And you have completely failed to engage with me reasonably from the first post I made about the subject. 
If you had talked to me reasonably from the beginning we wouldn't be here. 

I have said I understand and you didn't have to agree. 

I have explained that I have taken umbrage with the way you spoke to me. 

Why are you continuing to talk to me like shite when I'm on your side?


----------



## Bakunin (Apr 14, 2013)

I'd sooner see the FAQ mention of sexism being more firmly and consistently enforced, tbh.

Why not use some kind of traffic light system for anyone posting up things that are obviously intended to provoke or offend for the sake of doing so?

For example:

First reported post: 'OI, apologise for the offence caused and wind your neck in a little.

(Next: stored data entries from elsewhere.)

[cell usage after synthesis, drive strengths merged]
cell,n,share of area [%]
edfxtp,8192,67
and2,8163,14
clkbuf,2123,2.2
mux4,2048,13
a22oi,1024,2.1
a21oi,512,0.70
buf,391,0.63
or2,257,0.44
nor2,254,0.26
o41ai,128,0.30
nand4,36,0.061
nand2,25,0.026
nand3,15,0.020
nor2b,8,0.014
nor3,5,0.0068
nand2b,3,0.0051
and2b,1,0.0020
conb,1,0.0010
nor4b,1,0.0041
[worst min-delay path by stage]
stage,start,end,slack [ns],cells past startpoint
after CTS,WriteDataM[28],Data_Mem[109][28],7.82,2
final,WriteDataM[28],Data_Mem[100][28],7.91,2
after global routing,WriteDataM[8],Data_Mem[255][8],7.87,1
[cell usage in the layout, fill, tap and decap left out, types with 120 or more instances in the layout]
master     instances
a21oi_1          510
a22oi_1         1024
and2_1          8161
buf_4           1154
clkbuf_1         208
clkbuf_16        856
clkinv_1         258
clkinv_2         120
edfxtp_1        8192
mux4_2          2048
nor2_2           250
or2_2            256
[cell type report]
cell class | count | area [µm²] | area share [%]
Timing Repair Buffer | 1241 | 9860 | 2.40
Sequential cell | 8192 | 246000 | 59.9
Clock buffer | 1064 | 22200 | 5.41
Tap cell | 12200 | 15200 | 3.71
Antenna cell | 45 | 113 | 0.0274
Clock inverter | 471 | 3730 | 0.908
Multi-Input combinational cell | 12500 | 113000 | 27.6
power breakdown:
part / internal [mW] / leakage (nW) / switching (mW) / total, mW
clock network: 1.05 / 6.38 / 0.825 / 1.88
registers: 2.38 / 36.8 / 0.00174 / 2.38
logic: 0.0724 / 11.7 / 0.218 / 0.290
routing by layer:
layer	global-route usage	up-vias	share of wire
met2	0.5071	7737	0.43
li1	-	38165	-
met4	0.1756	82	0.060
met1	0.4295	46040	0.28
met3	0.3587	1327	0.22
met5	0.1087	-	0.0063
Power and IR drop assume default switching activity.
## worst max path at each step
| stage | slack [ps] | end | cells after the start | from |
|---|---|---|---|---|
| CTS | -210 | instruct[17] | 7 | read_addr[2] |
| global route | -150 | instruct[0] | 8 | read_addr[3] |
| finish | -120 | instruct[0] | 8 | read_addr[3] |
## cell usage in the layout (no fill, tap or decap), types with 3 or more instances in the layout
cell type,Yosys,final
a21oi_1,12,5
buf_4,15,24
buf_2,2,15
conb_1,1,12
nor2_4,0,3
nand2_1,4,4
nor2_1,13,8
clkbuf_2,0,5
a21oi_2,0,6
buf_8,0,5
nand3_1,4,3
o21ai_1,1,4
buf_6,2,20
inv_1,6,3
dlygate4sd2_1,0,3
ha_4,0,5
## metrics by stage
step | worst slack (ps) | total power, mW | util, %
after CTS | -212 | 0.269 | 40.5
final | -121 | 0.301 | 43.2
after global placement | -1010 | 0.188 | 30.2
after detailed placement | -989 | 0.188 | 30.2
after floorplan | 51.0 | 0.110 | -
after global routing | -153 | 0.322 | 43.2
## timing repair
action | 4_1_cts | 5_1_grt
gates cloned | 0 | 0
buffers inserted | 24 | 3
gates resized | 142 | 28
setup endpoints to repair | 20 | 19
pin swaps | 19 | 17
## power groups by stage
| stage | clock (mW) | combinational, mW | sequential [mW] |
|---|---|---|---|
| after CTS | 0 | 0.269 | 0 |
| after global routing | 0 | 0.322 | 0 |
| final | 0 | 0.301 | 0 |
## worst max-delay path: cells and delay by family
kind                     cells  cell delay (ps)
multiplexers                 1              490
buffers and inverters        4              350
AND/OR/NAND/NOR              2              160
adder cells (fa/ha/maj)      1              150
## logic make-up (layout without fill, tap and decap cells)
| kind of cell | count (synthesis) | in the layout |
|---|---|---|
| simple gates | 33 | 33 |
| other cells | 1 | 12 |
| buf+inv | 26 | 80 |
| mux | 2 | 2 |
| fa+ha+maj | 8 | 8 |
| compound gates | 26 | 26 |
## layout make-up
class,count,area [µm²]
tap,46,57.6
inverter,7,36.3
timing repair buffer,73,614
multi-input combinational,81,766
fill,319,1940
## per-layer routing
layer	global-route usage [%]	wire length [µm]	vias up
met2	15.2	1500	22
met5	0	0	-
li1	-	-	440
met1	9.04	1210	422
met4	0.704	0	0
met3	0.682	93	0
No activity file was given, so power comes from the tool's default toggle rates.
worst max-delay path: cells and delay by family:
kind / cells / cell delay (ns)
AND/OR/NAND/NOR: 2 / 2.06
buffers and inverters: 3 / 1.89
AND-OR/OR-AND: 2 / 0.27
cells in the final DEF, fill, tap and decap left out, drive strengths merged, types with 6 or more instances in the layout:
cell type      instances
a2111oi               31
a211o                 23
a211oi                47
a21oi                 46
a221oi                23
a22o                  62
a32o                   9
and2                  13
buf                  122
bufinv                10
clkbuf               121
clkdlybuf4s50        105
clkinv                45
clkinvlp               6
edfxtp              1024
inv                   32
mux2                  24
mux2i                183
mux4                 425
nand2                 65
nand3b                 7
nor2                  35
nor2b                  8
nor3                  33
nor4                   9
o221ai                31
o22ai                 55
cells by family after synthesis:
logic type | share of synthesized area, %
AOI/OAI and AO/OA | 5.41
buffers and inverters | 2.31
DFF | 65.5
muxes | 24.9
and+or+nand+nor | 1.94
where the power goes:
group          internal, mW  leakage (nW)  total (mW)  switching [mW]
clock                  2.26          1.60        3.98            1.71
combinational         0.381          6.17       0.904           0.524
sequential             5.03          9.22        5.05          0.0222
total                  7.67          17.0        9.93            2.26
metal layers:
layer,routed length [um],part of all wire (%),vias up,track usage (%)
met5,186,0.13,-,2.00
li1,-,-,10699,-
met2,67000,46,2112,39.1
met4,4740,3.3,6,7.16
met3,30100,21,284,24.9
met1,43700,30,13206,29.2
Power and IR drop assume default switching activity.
===== ./design.v =====
module divisor_Frecuencia(
input clk_50Mhz,
output reg clk_1hz =1
);
reg [24:0] contador =0;
always@ (posedge clk_50Mhz)
begin
contador = contador+1;
if(contador == 25000000)
begin
contador = 0;
clk_1hz = ~clk_1hz;
end
end
endmodule
===== design/flow/design.v =====
module counter( 
input iclk,
output [3:0]oCount
);
reg[3:0] count_D = 4'd0;
reg[3:0] count_Q = 4'd0;
assign oCount = count_Q;
always @ (posedge iclk)
begin
count_Q <= count_D;
end
always @(*)
begin
if (count_Q ==  4'd15)
	begin
	count_D = 4'd0;
	end 
else 
begin
count_D = count_Q + 1'd1;
end
end
endmodule
`./design.v`:
```
module memory_16_8bit (
    output reg [7:0] data_out,    
    input [7:0] data_in,          
    input [3:0] address,          
    input [1:0] ctrl,             
    input clk                     
);
    reg [7:0] mem_array [0:15];   
    initial begin
        mem_array[4'b0000] = 8'b0100_1100;  
        mem_array[4'b0001] = 8'b0000_1101;  
        mem_array[4'b0010] = 8'b0101_1111;  
        mem_array[4'b0011] = 8'b0001_1111;  
        mem_array[4'b0100] = 8'b0010_1101;  
        mem_array[4'b0101] = 8'b0101_1111;  
        mem_array[4'b0110] = 8'b0011_1111;  
        mem_array[4'b0111] = 8'b0110_1100;  
        mem_array[4'b1000] = 8'b0000_0000;
        mem_array[4'b1001] = 8'b0000_0000;
        mem_array[4'b1010] = 8'b0000_0000;
        mem_array[4'b1011] = 8'b0000_0000;
        mem_array[4'b1100] = 8'b0000_0100;  
        mem_array[4'b1101] = 8'b0000_0110;  
        mem_array[4'b1110] = 8'b0010_0000;  
        mem_array[4'b1111] = 8'b0000_0000;
    end
    always @(*) if (ctrl[0]) data_out <= mem_array[address];
    always @(posedge clk) if (ctrl[1]) mem_array[address] <= data_in;
endmodule
```
module reg_8bit_lic (
    output [7:0] data_out,  
    input [7:0] data_in,    
    input [2:0] ctrl,       
    input clk               
);
    reg [7:0] data;
    initial data = 0;
    always @(posedge clk) begin
        if (ctrl[0]) data <= data_in;   
        if (ctrl[1]) data <= data + 1;  
        if (ctrl[2]) data <= 0;         
    end
    assign data_out = data;
endmodule
module reg_8bit_l (
    output [7:0] data_out,  
    input [7:0] data_in,    
    input [2:0] ctrl,       
    input clk               
);
    reg [7:0] data;
    initial data = 0;
    always @(posedge clk) begin
        if (ctrl[0]) data <= data_in;   
    end
    assign data_out = data;
endmodule
module bus_8bit (
    output reg [7:0] data_out,  
    input [63:0] data_in,       
    input [2:0] ctrl            
);
    always @(*) begin
        case (ctrl)
            3'b000: data_out = data_in[7:0];       
            3'b001: data_out = data_in[15:8];      
            3'b010: data_out = data_in[23:16];     
            3'b011: data_out = data_in[31:24];     
            3'b100: data_out = data_in[39:32];     
            3'b101: data_out = data_in[47:40];     
            3'b110: data_out = data_in[55:48];     
            3'b111: data_out = data_in[63:56];     
            default: data_out = 8'b00000000;       
        endcase
    end
endmodule
module arithmetic_logic_unit (
    output reg [7:0] result,    
    input [7:0] operand,        
    input [7:0] reg_value,      
    input [2:0] opcode          
);
    always @(*) begin
        case (opcode)
            3'b000: result = operand + reg_value;         
            3'b001: result = operand <<< 1;               
            3'b010: result = ~(operand ^ reg_value);      
            3'b011: result = $signed(operand) >>> 1;      
            3'b100: result = operand;                     
            3'b101: result = reg_value;                   
            3'b110: result = ~operand + 1;                
            default: result = 8'b00000000;                
        endcase
    end
endmodule
module full_adder (
    e,f,cin,sum,cout
);
    input e,f,cin;
    output sum,cout;
    assign sum = e ^ f ^ cin;
    assign cout = (e&f) | (f&cin) | (e&cin);
endmodule
==> /design/flow/run.sh <==
#!/bin/bash
# OpenROAD 26Q1-2900-gdf79404cd8, Yosys 0.63+post, stock flow scripts
make -C /OpenROAD-flow-scripts/flow DESIGN_CONFIG=/design/flow/config.mk WORK_HOME=/design/flow/orfs finish
File: ./config.mk
export PLATFORM = sky130hd
export DESIGN_NAME = vedic_eight_pipeline
export DESIGN_NICKNAME = vedic_eight_pipeline
export VERILOG_FILES = /design/flow/design.v
export SDC_FILE = /design/flow/constraint.sdc
export NUM_CORES = 4
export LEC_CHECK = 1
export CORE_UTILIZATION = 40
File: ./constraint.sdc
current_design vedic_eight_pipeline

set clk_period 6.0
set clk_io_pct 0.2

create_clock -name clk0 -period $clk_period [get_ports {clk1}]

set non_clock_inputs [all_inputs -no_clocks]
set_input_delay [expr $clk_period * $clk_io_pct] -clock clk0 $non_clock_inputs
set_output_delay [expr $clk_period * $clk_io_pct] -clock clk0 [all_outputs]
File: ./design.v
module CSLA_CBL_2bit (
    input [1:0] A, B,
    input Cin,
    output [1:0] Sum,
    output Cout
);
    wire P0, P1, G0, G1, C1;
    assign P0 = A[0] ^ B[0];  
    assign P1 = A[1] ^ B[1];
    assign G0 = A[0] & B[0];  
    assign G1 = A[1] & B[1];
    assign C1 = G0 | (P0 & Cin);
    assign Cout = G1 | (P1 & C1);
    assign Sum[0] = P0 ^ Cin;
    assign Sum[1] = P1 ^ C1;
endmodule
module CSLA_CBL_3bit (
    input [2:0] A, B,
    input Cin,
    output [2:0] Sum,
    output Cout
);
    wire P0, P1, P2, G0, G1, G2, C1, C2;
    assign P0 = A[0] ^ B[0];  
    assign P1 = A[1] ^ B[1];
    assign P2 = A[2] ^ B[2];
    assign G0 = A[0] & B[0];  
    assign G1 = A[1] & B[1];
    assign G2 = A[2] & B[2];
    assign C1 = G0 | (P0 & Cin);
    assign C2 = G1 | (P1 & C1);
    assign Cout = G2 | (P2 & C2);
    assign Sum[0] = P0 ^ Cin;
    assign Sum[1] = P1 ^ C1;
    assign Sum[2] = P2 ^ C2;
endmodule
module SQRT_CSLA_CBL_8bit (
    input [7:0] A, B,
    input Cin,
    output [7:0] Sum,
    output Cout
);
    wire C1, C2;   
    CSLA_CBL_2bit U0 (A[1:0], B[1:0], Cin, Sum[1:0], C1);
    CSLA_CBL_3bit U1 (A[4:2], B[4:2], C1, Sum[4:2], C2);
    CSLA_CBL_3bit U2 (A[7:5], B[7:5], C2, Sum[7:5], Cout);
endmodule
module four_bit_ripple_adder (
    g,h,carryin,summation,carryout
);
    input [3:0] g,h;
    output [3:0] summation;
    output carryout;
    input carryin;
    wire c1, c2, c3, c4, c0;
    full_adder f1 (.e(g[0]), .f(h[0]), .cin(carryin), .sum(summation[0]), .cout(c0));
    full_adder f2 (.e(g[1]), .f(h[1]), .cin(c0), .sum(summation[1]), .cout(c1));
    full_adder f3 (.e(g[2]), .f(h[2]), .cin(c1), .sum(summation[2]), .cout(c2));
    full_adder f4 (.e(g[3]), .f(h[3]), .cin(c2), .sum(summation[3]), .cout(carryout));
endmodule
module full_adder (
    e,f,cin,sum,cout
);
    input e,f,cin;
    output sum,cout;
    assign sum = e ^ f ^ cin;
    assign cout = (e&f) | (f&cin) | (e&cin);
endmodule
module half_adder (
    x,y,sum,cout
);
    input x,y;
    output sum,cout;
    assign sum = x ^ y;
    assign cout = x & y;
endmodule
module vedic_eight_pipeline (
    i, j, z, clk1
);
input clk1;
input [7:0] i, j;
output reg [15:0] z;
wire [7:0] w_1, w_2, w_3, w_4;
wire [7:0] s_1, s_2, s_3;
wire carry_0, carry_1, carry_2;
reg [7:0] L12_w_1, L12_w_2, L12_w_3, L12_w_4;
reg [7:0] L23_w_1, L23_s_1, L34_s_2, L34_s_3, L45_s_3, L23_w_4;
reg [7:0] L34_w_1, L34_w_4, L45_w_1, L45_s_2;
reg L23_carry_0, L34_carry_0, L34_carry_1, L45_carry_2;
vedic_four v1 (.x(i[3:0]), .y(j[3:0]), .q(w_1));
vedic_four v2 (.x(i[7:4]), .y(j[3:0]), .q(w_2));
vedic_four v3 (.x(i[3:0]), .y(j[7:4]), .q(w_3));
vedic_four v4 (.x(i[7:4]), .y(j[7:4]), .q(w_4));
    always @(posedge clk1) begin  
        L12_w_1 <= w_1;
        L12_w_2 <= w_2;
        L12_w_3 <= w_3;
        L12_w_4 <= w_4;
    end
SQRT_CSLA_CBL_8bit r_1 (.A(L12_w_2), .B(L12_w_3), .Sum(s_1), .Cout(carry_0), .Cin(1'b0));
    always @(posedge clk1) begin  
        L23_w_1 <= L12_w_1;
        L23_s_1 <= s_1;
        L23_carry_0 <= carry_0;
        L23_w_4 <= L12_w_4;
    end
SQRT_CSLA_CBL_8bit r_2 (.A({4'b0000, L23_w_1[7:4]}), .B(L23_s_1), .Sum(s_2), .Cout(carry_1), .Cin(1'b0));
    always @(posedge clk1) begin  
        L34_w_1[3:0] <= L23_w_1[3:0];
        L34_s_2 <= s_2;
        L34_carry_1 <= carry_1;
        L34_w_4 <= L23_w_4;
        L34_carry_0 <= L23_carry_0;
    end
SQRT_CSLA_CBL_8bit r_3 (.A(L34_w_4), .B({3'b000, L34_carry_0, L34_s_2[7:4]}), .Sum(s_3), .Cout(carry_2), .Cin(L34_carry_1));
    always @(posedge clk1) begin  
        L45_s_3 <= s_3;
        L45_carry_2 <= carry_2;
        L45_s_2[3:0] <= L34_s_2[3:0];
        L45_w_1[3:0] <= L34_w_1[3:0];
    end
    always @(posedge clk1) begin 
        z <= {L45_carry_2, L45_s_3, L45_s_2[3:0], L45_w_1[3:0]};
    end
endmodule
module vedic_four (
    x,y,q
);
    input [3:0] x,y;
    output [7:0] q; 
    wire [3:0] w1, w2, w3, w4;
    wire carry0,carry1,carry2, sum_ha, carry_ha;
    wire [3:0] s1,s2,s3; 
    vedic_two m1 (.a(x[1:0]), .b(y[1:0]), .out(w1[3:0]));
    vedic_two m2 (.a(x[1:0]), .b(y[3:2]), .out(w2[3:0]));
    vedic_two m3 (.a(x[3:2]), .b(y[1:0]), .out(w3[3:0]));
    vedic_two m4 (.a(x[3:2]), .b(y[3:2]), .out(w4[3:0]));
    four_bit_ripple_adder r1 (.g(w2[3:0]), .h(w3[3:0]), .summation(s1[3:0]), .carryout(carry0), .carryin(1'b0));
    four_bit_ripple_adder r2 (.g(s1[3:0]), .h({1'b0, 1'b0, w1[3:2]}), .summation(s2[3:0]), .carryout(carry1), .carryin(1'b0));
    four_bit_ripple_adder r3 (.g(w4[3:0]), .h({carry_ha, sum_ha, s2[3:2]}), .summation(s3[3:0]), .carryout(carry2), .carryin(1'b0));
    half_adder h1 (.x(carry0), .y(carry1), .sum(sum_ha), .cout(carry_ha));
    assign q = {carry2, s3[3:0], s2[1:0], w1[1:0]};
endmodule
module vedic_two (
    a, b, out
);
    input [1:0] a;
    input [1:0] b;
    output [3:0] out;
    wire w1, w2, w3, w4, sum, sum2, cout1, cout2;
    and (w1, a[0], b[0]);
    and (w2, a[1], b[0]);
    and (w3, a[0], b[1]);
    and (w4, a[1], b[1]);
    half_adder h1 (.x(w2), .y(w3), .sum(sum), .cout(cout1));
    half_adder h2 (.x(w4), .y(cout1), .sum(sum2), .cout(cout2));
    assign out = {cout2, sum2, sum, w1};
endmodule
File: ./run.sh
#!/bin/bash
# OpenROAD 26Q1-2900-gdf79404cd8, Yosys 0.63+post, stock flow scripts
make -C /OpenROAD-flow-scripts/flow DESIGN_CONFIG=/design/flow/config.mk WORK_HOME=/design/flow/orfs finish
==> flow_summary.yaml <==
# physical design summary
die:
  pin_count: 33
  die_w_microns: 108.4
  die_h_microns: 108.4
  die_area_sq_um: 11750
  initial_core_util_pct: 41.42
  rows: 38
  coreArea_sq_um: 10940
synthesis:
  yosysSeqAreaShare_pct: 49.06
  synth_cell_types: 7
  syn_area_sq_um: 4529
  yosys_area_sq_um: 4529
  simple_gate_share_pct: 8.840
  topCombFamilyByArea: "adder cells"
  synthCells: 342
  avgSynthCellArea_sq_um: 13.24
  yosysCellCount: 342
  adder_share_pct: 34.92
  ys_sh_mux_pct: 0
  ys_ff: 111
  compound_area_share_pct: 0
  yosysWarningCount: 1
  synth-xor-area-share_pct: 2.293
min_path:
  hold_path.class: "flip-flop to flip-flop"
  hold_path_depth: 0
  min_from: "L23_w_1[1]"
  min_to: "L34_w_1[1]"
clock_tree:
  clk_pin_slew_ns: 0.07
  ctsHoldBuffers: 0
  clock_path_buffers: 2
  htreeDepth: 3
  postCtsResizedCells: 0
  cts_buffers: 9
  cts_tree: "done"
  postCtsSetupRepairBufs: 0
  cts_root_buf: "clkbuf_16"
  clock_sinks: 111
  insertion_delay_ns: 0.34
worst_setup_path:
  worst_setup_path_end_kind: "flip-flop"
  r2r-end: "L23_s_1[7]"
  cp_max_fo: 8
  crit_type: "input pin to flip-flop"
  r2r_start: "L12_w_2[0]"
  cp-start-kind: "input pin"
  r2r_cells: 10
  r2r_setup_slack_ns: 2.59
  cp.arrival_ns: 5.13
  cp.required_ns: 6.22
routing:
  routed_wl_microns: 5841
  ant_nets: 0
  vias_per_cell: 3.968
  dr.pass1.iters: 3
  drc_errors: 0
  num_vias: 2103
  antenna_cells: 0
  wl_per_cell_microns: 11.02
  first_iter_violations: 53
power_and_ir_drop:
  combPwrFrac_pct: 16.0
  switching_share_pct: 24.07
  power_density_nw_per_um2: 356.9
  power_frac_clock_pct: 29.6
  seq_power_share_pct: 54.3
  power.leakage_nw: 2.584
  p_sw_w: 0.0004564
  p_int_w: 0.001440
  ir_drop_mv: 0.1379
placement:
  hpwl_microns: 4395
  dp.cells: 514
  portBuffers: 32
  finalWeightedCongestion: 0.8427
timing:
  setup_tns_ns: 0
  maxSlewViolCount: 0
  slew_headroom_pct: 78.96
  fin_crit_sh_pct: 81.77
  setup_viol: 0
  max_freq_ghz: 0.2038
  rsz0062_at_grt: "false"
  tightestPinTransition_ns: 0.3145
  min_period_ns: 4.906
  hold_viol: 0
  skew_ns: 0.008413
global_route:
  grt_antenna_before_repair: 0
  grt.met2_usage_pct: 18.40
  gr-usage-met1_pct: 20.12
  grt_max_degree: 21
  grtUsageMet3_pct: 2.577
  grt_overflow: 0
  gr-max-usage-layer: "met1"
  grt_pass1_vias: 2292
  grt_pass1_wl_microns: 10670
  track_usage_pct: 12.42
run:
  tool_warnings: 25
  drv_cap: 0
finish:
  syn2layout_area_growth_pct: 17.29
  drive_gt1_share_pct: 4.103
  final_cells: 530
  largest_reg_flops: 16
  top_register: "z"
  fillers: 964
status:
  outcome: "completed"
[power groups by stage]
| stage | Sequential (W) | Combinational [W] | Clock [W] |
|---|---|---|---|
| after CTS | 0.00103 | 0.000318 | 0.000580 |
| after global routing | 0.00106 | 0.000384 | 0.000615 |
| final | 0.00103 | 0.000304 | 0.000562 |
[stage by stage]
step	utilization [%]	hold slack, ns	power (W)	worst slack [ns]	area, sq um
after CTS	48.58	0.3168	0.001932	1.053	5313
after detailed placement	45.95	0.3121	0.001362	0.6947	5025
after global placement	45.95	0.3108	0.001362	0.7177	5025
final	48.58	0.3183	0.001896	1.094	5313
after floorplan	-	0.3096	0.001194	1.486	4529
after global routing	48.58	0.3283	0.002054	0.9221	5313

Second similar post: 'Do that again and you can have 24 hours off to think it over.'

Third similar post: 'Here's that 24 hours in the cooler I warned you about earlier. See you later.'

Sexism is mentioned in the FAQ as a no-no here. Fine, there's a rule stating that sexist trolling and conduct won't be tolerated. Prohibition stated that getting pissed wouldn't be tolerated but, as it wasn't firmly and consistently enforced, nobody gave a toss about obeying that one either.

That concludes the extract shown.